**Instructions for the task**
Check each line of the listing for the word "getIoType" and give only the number of lines that have it.

**Data in this exercise**
=-=-=

This design comes from an exercise in tuning for small area and a short achievable clock period on the open sky130 flow, not from production work.
The RTL was checked by simulation tests, not by an equivalence proof against the original design.
The flow treats the clock pin as an ideal source. Dropping or thinning the clock tree relies on that and would not hold on a real chip.
Power and IR drop assume default switching activity.

Setup of run 1:
==> flow/design.v <==
module xbar_alloc_top (
   input  logic         clk,
   input  logic         rst,
   input  logic [24:0]  req,
   input  logic [4:0]   req_tail,
   input  logic [4:0]   out_ready,
   output logic [24:0]  select,
   output logic [4:0]   grant
);
   lag_xbar_allocator #(.np(5), .max_links_num(1)) u_alloc (
      .clk       (clk),
      .rst       (rst),
      .req       (req),
      .req_tail  (req_tail),
      .out_ready (out_ready),
      .select    (select),
      .grant     (grant)
   );
endmodule

module lag_xbar_allocator #(
   parameter int np            = 5,
   parameter int max_links_num = 2,
   localparam int N            = np * max_links_num,
   localparam int W            = (N > 1) ? $clog2(N) : 1
) (
   input  logic                  clk,
   input  logic                  rst,
   input  logic [N-1:0][N-1:0]   req,
   input  logic [N-1:0]          req_tail,
   input  logic [N-1:0]          out_ready,
   output logic [N-1:0][N-1:0]   select,
   output logic [N-1:0]          grant
);
   logic [N-1:0][W-1:0] pos;
   logic [N-1:0]        lock;
   logic [N-1:0][W-1:0] pos_nxt;
   logic [N-1:0]        lock_nxt;
   function automatic logic [W-1:0] care_mask(input int i);
      logic [W-1:0] m;
      logic         ok;
      m = '1;
      for (int b = W - 1; b >= 0; b--) begin
         ok = 1'b1;
         for (int v = 0; v < N; v++)
            if (v != i && ((W'(v) ^ W'(i)) & m & ~(W'(1) << b)) == '0) ok = 1'b0;
         if (ok) m[b] = 1'b0;
      end
      care_mask = m;
   endfunction
   always_comb begin
      logic [N-1:0] c;      
      logic [N-1:0] pd;     
      logic [N-1:0] m;      
      logic [N-1:0] hi;     
      logic         nhb, ncb, anyhi;
      logic         free;
      select = '0;
      for (int o = 0; o < N; o++) begin
         for (int i = 0; i < N; i++) begin
            c[i]  = req[i][o];
            pd[i] = ((pos[o] ^ W'(i)) & care_mask(i)) == '0;
         end
         m[0] = pd[0];
         for (int i = 1; i < N; i++) m[i] = m[i-1] | pd[i];
         hi = c & m;
         anyhi = |hi;
         free = !lock[o];
         nhb = 1'b1;
         ncb = 1'b1;
         for (int i = 0; i < N; i++) begin
            select[o][i] = out_ready[o] && !rst && c[i] &&
                           (pd[i] || (free && (m[i] ? nhb : (!anyhi && ncb))));
            nhb = nhb & !hi[i];
            ncb = ncb & !c[i];
         end
      end
   end
   always_comb begin
      grant = '0;
      for (int o = 0; o < N; o++) begin
         grant = grant | select[o];
      end
   end
   always_comb begin
      logic any;
      for (int o = 0; o < N; o++) begin
         any         = |select[o];
         pos_nxt[o]  = any ? '0 : pos[o];
         lock_nxt[o] = 1'b0;
         for (int i = 0; i < N; i++) begin
            if (select[o][i]) pos_nxt[o] = pos_nxt[o] | (req_tail[i] ? W'((i + 1) % N) : W'(i));
            lock_nxt[o] = lock_nxt[o] | (select[o][i] & !req_tail[i]);
         end
         if (!any) lock_nxt[o] = lock[o];
      end
   end
   always_ff @(posedge clk or posedge rst) begin
      if (rst) begin
         pos  <= '0;
         lock <= '0;
      end else begin
         pos  <= pos_nxt;
         lock <= lock_nxt;
      end
   end
endmodule
Settings: LEC_CHECK=0, CAP_MARGIN=20, CORE_MARGIN=2, CORE_UTILIZATION=30, SLEW_MARGIN=20; clock period 11.5 ns.
standard.sh (not shown) runs the stock make flow with config.mk's settings and CLKGATE_MAP_FILE= SYNTH_SCRIPT=/design/flow/synth_recipe.tcl, a recipe that flattens the netlist after the stock synthesis.
==> flow/flow/run.sh <==
#!/bin/bash
# The standard layout with these changes:
#  - synthesis maps logic with flow/abc_area.script (synth_recipe.tcl plus flow/abc_hook.tcl)
#  - the port buffers are the smallest plain buffer instead of the delay buffer
#    buffer_ports picks by default
#  - clock tree: no dummy load cells, and no root buffer (flow/post_cts.tcl)
#  - after CTS, gate upsizing toward a setup slack of flow/margin ns (flow/post_cts.tcl)
set -euo pipefail
export BUFFER_PORTS_ARGS="-buffer_cell sky130_fd_sc_hd__buf_1"
export CTS_ARGS="-sink_clustering_enable -repair_clock_nets -dont_use_dummy_load -buf_list sky130_fd_sc_hd__clkbuf_8 -root_buf sky130_fd_sc_hd__clkbuf_8 -tree_buf sky130_fd_sc_hd__clkbuf_8 -sink_clustering_size 30 -sink_clustering_max_diameter 100"
export FLOW_DIR_OWN=$PWD/flow
export POST_CTS_TCL=$PWD/flow/post_cts.tcl
export MY_ABC_SCRIPT=$PWD/flow/abc_area.script
{ head -n 1 synth_recipe.tcl; cat flow/abc_hook.tcl; tail -n +2 synth_recipe.tcl; } > my_synth.tcl
sed "s#SYNTH_SCRIPT=[^ ]*#SYNTH_SCRIPT=$PWD/my_synth.tcl#" standard.sh > my_standard.sh
grep -q "SYNTH_SCRIPT=$PWD/my_synth.tcl" my_standard.sh
bash my_standard.sh > standard.log 2>&1
==> flow/flow/abc_area.script <==
strash
&get -n
&deepsyn -T 60
&put
map -D 2200
topo
upsize -c -D 1000
dnsize -c -D 1000
==> flow/flow/drop_clock_root.tcl <==
# Drop the clock tree's root buffer: the clock port then drives the first-level
# buffers directly (two pins, under the port's fan-out limit).
proc drop_clock_root {} {
  set block [ord::get_db_block]
  set root [$block findInst clkbuf_0_clk]
  if { $root == "NULL" } { return }
  set in_net ""
  set out_net ""
  foreach it [$root getITerms] {
    set mt [$it getMTerm]
    if { [$mt getSigType] != "SIGNAL" } { continue }
    if { [$mt getIoType] == "INPUT" } { set in_net [$it getNet] }
    if { [$mt getIoType] == "OUTPUT" } { set out_net [$it getNet] }
  }
  set loads {}
  foreach it [$out_net getITerms] {
    if { [$it getInst] != $root } { lappend loads $it }
  }
  if { [llength $loads] > 3 } { return }
  foreach it $loads {
    $it disconnect
    $it connect $in_net
  }
  odb::dbInst_destroy $root
  odb::dbNet_destroy $out_net
  puts "dropped clock root buffer; clock port now drives [llength $loads] buffers"
}
==> flow/flow/margin <==
0
==> flow/flow/post_cts.tcl <==
# After CTS: drop the clock tree's root buffer (flow/drop_clock_root.tcl), then upsize
# gates on the slowest input-to-output paths until the setup slack reaches flow/margin
# ns (gate sizing only: no buffers, no restructuring), then legalize the placement again.
source $::env(FLOW_DIR_OWN)/drop_clock_root.tcl
drop_clock_root
set margin [string trim [exec cat $::env(FLOW_DIR_OWN)/margin]]
estimate_parasitics -placement
repair_timing -setup -setup_margin $margin -sequence sizeup -skip_last_gasp -verbose
detailed_placement
check_placement -verbose
Other scripts of this flow, unchanged in this note and not shown: flow/flow/abc_hook.tcl
Modified inputs, run 2 compared to run 1
diff --git a/flow/flow/run.sh b/flow/flow/run.sh
--- a/flow/flow/run.sh
+++ b/flow/flow/run.sh
@@ -2 +2 @@
-# The standard layout with these changes:
+# The standard layout with two changes:
@@ -6,2 +6 @@
-#  - clock tree: no dummy load cells, and no root buffer (flow/post_cts.tcl)
-#  - after CTS, gate upsizing toward a setup slack of flow/margin ns (flow/post_cts.tcl)
+#  - clock tree: small buffers, one sink cluster, no dummy load cells
@@ -11,2 +9,0 @@
-export FLOW_DIR_OWN=$PWD/flow
-export POST_CTS_TCL=$PWD/flow/post_cts.tcl
==> flow/flow/abc_area.script <==
strash
dch -f
map -a
mfs2
strash
dch -f
map -a
topo
upsize -c -D 1000
dnsize -c -D 1000
removed: flow/flow/drop_clock_root.tcl
removed: flow/flow/margin
removed: flow/flow/post_cts.tcl
==> comparison <==
Every stage of the flow completed for run 2, and the final layout passed the timing, design-rule and antenna checks.
Between run 2 and run 1, the total placed instance area is higher for run 2.
Looking at combinational power across run 2 and run 1, the one that comes out lower is run 1.
Area fraction in and, or, nand and nor cells after synthesis delta for run 2 relative to run 1: 3.6 points higher
Run 1 → run 2: fraction of power consumed by the clock network has increased; met2 track demand over resource shows no meaningful change.
Compare run 2 and run 1 | final net count lower: run 1
Summary of run 2 over run 1: die footprint saw an increase, iteration count of the initial detailed-routing pass shows an increase of 1, chip height up 3.9%.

=-=-=

**Answer space**
2